(Records for the exercise Opens)

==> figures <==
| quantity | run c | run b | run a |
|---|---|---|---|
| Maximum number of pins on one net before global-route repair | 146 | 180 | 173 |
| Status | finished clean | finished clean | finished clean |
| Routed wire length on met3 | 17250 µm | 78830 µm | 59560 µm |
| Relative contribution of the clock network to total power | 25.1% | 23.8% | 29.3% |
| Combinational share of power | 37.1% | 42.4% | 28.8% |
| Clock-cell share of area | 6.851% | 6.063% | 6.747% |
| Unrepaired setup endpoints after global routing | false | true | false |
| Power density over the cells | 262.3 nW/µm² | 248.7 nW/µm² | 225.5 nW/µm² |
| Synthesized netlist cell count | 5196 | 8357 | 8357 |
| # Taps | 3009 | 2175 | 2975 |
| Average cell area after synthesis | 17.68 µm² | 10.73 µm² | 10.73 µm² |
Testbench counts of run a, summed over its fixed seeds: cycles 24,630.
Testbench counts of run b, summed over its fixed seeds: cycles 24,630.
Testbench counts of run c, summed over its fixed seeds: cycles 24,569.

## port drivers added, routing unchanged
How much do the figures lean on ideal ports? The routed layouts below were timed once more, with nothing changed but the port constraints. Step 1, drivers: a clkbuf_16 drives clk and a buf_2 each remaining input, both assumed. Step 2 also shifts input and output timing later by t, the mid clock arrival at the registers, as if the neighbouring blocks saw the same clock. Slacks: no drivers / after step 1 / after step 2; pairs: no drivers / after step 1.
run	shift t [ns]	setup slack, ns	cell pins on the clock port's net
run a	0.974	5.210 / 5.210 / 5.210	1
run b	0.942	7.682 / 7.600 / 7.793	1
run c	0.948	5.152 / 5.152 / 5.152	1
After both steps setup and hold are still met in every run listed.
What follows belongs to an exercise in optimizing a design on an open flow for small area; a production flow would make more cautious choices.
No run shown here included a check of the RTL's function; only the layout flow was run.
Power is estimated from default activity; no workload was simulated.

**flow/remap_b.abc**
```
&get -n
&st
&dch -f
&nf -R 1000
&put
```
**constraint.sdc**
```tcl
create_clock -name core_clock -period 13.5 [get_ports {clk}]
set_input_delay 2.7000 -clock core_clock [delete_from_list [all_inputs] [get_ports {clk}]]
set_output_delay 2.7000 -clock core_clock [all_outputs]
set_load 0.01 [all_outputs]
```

(Records for the exercise Closes)
(Records for the exercise Opens)

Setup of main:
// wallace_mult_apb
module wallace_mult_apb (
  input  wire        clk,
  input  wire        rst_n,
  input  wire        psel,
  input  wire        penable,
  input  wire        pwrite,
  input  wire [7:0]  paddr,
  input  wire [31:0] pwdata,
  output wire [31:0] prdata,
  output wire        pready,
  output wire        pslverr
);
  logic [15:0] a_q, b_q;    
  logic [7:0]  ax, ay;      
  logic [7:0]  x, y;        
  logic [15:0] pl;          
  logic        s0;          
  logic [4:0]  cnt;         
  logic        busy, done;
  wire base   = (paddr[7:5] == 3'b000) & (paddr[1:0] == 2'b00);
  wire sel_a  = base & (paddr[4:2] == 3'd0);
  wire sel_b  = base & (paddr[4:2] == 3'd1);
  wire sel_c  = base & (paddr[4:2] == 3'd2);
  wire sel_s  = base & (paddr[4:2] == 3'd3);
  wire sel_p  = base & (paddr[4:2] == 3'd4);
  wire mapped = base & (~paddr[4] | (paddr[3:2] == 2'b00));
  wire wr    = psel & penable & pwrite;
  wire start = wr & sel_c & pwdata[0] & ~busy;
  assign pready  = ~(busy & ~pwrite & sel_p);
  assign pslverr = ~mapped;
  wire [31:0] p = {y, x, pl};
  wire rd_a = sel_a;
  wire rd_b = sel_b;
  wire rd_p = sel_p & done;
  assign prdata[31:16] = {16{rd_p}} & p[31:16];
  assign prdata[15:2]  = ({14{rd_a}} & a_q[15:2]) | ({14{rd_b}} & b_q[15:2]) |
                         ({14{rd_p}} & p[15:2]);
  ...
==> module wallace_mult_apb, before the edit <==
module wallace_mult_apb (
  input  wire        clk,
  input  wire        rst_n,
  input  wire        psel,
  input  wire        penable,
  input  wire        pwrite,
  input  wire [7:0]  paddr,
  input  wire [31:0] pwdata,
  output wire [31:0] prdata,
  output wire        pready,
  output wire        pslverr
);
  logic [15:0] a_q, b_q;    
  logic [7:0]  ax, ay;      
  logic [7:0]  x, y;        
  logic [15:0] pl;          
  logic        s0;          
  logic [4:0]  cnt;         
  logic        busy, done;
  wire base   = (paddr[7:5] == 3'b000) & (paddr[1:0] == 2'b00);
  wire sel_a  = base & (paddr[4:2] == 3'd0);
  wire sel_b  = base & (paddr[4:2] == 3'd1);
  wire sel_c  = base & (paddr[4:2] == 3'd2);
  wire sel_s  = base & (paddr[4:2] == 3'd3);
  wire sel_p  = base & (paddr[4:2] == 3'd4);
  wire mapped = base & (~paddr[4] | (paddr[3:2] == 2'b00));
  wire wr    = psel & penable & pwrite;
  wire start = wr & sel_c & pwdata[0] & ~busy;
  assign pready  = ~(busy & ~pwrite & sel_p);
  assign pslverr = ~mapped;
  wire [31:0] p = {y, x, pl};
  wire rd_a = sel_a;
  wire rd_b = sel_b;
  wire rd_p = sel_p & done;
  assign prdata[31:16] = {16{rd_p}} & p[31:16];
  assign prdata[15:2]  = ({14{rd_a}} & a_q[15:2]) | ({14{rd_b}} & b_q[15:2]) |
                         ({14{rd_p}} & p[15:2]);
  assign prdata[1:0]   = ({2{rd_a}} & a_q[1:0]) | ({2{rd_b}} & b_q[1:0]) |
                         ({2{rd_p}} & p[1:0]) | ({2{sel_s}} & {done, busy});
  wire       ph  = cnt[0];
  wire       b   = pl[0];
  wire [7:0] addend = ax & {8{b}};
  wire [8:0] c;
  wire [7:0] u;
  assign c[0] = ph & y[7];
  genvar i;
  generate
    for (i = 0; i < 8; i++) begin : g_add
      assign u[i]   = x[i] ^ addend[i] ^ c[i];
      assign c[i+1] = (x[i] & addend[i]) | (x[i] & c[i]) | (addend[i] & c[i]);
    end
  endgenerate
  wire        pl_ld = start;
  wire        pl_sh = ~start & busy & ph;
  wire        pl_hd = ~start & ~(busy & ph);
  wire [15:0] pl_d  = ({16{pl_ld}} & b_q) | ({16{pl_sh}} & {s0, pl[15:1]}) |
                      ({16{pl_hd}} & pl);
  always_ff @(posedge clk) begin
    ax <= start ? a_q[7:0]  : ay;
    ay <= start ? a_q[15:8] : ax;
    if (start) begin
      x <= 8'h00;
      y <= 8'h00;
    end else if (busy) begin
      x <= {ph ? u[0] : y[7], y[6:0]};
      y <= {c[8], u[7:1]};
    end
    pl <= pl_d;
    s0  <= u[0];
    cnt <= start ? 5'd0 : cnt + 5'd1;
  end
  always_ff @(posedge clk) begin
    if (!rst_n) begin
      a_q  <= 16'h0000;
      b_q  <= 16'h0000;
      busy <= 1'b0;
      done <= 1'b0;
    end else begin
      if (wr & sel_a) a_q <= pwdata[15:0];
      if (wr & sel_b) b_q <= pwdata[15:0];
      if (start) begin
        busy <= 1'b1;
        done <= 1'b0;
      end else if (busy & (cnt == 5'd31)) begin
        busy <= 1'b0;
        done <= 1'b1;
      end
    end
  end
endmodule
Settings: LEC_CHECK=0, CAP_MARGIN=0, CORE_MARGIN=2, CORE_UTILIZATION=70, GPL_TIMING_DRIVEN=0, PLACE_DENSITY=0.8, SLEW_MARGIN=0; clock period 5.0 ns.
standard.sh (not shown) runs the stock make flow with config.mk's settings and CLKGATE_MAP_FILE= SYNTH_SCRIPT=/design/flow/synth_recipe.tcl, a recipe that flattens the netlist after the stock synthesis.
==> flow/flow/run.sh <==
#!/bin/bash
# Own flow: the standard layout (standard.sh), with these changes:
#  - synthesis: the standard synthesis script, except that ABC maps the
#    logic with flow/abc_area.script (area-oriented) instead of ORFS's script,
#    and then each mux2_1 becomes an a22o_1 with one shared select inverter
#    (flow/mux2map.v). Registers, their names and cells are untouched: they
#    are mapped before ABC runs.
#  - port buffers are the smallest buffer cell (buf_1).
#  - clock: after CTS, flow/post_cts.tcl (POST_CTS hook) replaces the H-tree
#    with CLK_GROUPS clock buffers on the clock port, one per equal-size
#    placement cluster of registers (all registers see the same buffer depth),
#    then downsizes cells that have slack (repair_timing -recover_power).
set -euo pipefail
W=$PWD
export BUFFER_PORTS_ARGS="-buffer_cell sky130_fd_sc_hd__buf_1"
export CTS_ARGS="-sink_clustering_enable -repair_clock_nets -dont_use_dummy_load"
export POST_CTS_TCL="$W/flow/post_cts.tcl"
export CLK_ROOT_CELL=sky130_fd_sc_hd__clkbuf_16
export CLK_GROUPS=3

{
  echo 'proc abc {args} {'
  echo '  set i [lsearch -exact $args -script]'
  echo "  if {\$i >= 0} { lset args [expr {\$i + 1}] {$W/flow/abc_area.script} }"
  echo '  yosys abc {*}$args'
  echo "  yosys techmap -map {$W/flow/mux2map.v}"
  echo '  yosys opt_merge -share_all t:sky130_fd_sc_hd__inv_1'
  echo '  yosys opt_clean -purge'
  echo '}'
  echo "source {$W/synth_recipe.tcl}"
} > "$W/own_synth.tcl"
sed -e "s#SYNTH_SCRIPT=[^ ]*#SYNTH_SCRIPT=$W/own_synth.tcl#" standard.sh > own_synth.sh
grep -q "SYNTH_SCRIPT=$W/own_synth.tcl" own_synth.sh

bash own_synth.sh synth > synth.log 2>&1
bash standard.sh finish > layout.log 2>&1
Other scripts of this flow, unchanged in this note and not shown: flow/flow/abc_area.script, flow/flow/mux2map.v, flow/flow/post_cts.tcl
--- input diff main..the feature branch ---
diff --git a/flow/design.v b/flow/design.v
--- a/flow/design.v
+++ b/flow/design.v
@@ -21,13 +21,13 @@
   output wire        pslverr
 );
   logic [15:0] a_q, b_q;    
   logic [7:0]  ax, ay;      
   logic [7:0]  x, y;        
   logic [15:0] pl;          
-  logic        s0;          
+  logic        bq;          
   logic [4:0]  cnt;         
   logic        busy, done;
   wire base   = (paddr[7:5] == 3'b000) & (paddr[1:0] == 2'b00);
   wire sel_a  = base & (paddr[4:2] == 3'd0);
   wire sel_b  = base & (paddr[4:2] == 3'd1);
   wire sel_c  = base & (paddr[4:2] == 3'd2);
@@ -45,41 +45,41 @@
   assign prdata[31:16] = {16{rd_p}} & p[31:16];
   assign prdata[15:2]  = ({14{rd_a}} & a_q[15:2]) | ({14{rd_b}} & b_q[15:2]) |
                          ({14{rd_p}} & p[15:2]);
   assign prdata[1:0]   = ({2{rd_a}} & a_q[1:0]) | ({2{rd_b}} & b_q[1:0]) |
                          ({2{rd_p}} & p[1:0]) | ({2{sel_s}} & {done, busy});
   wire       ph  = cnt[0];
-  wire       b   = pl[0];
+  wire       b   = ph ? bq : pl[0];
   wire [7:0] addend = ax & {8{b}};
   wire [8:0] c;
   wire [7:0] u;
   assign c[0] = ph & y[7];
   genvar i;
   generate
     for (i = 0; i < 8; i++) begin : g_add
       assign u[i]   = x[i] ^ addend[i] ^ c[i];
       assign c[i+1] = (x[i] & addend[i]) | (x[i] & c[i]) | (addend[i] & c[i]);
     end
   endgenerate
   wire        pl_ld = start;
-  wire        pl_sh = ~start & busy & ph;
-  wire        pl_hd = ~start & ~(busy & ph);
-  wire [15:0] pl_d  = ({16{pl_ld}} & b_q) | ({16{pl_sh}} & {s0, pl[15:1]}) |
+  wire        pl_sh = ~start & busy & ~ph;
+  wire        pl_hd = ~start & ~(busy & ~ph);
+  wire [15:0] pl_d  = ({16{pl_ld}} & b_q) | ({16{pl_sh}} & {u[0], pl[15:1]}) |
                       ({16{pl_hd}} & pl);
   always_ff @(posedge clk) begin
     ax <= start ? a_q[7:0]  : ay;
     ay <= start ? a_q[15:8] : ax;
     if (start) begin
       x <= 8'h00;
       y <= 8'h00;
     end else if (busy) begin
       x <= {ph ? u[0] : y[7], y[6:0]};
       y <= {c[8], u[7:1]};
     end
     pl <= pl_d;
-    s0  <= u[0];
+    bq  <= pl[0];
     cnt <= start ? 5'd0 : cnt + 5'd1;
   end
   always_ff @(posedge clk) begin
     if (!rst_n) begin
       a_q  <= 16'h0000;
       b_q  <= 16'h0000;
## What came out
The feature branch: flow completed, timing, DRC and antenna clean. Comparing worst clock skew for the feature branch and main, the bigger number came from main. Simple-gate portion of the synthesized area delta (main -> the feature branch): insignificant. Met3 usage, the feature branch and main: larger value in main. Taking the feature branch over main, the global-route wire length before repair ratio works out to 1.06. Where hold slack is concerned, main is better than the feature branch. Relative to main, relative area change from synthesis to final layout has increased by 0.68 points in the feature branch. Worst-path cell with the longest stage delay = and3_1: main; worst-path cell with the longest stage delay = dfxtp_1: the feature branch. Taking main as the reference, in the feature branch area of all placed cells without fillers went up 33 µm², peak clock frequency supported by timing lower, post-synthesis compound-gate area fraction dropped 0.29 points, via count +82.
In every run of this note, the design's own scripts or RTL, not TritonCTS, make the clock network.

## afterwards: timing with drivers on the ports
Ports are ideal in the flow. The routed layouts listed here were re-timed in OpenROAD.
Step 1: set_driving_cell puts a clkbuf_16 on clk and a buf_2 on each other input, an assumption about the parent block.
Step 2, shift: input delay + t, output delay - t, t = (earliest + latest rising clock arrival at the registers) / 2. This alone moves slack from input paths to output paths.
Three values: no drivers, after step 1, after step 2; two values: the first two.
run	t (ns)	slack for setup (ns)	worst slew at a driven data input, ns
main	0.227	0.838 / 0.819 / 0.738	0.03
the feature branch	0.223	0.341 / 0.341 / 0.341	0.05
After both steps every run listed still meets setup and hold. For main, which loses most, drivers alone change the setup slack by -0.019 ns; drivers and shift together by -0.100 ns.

(Records for the exercise Closes)

▶ Requirement:
In the data above, retype exactly and only the lines between the one holding "if (wr & sel_a) a_q <= pwdata[15:0];" and the one holding "period 5.0 ns.", inclusive.

▶ Task solution:
      if (wr & sel_a) a_q <= pwdata[15:0];
      if (wr & sel_b) b_q <= pwdata[15:0];
      if (start) begin
        busy <= 1'b1;
        done <= 1'b0;
      end else if (busy & (cnt == 5'd31)) begin
        busy <= 1'b0;
        done <= 1'b1;
      end
    end
  end
endmodule
Settings: LEC_CHECK=0, CAP_MARGIN=0, CORE_MARGIN=2, CORE_UTILIZATION=70, GPL_TIMING_DRIVEN=0, PLACE_DENSITY=0.8, SLEW_MARGIN=0; clock period 5.0 ns.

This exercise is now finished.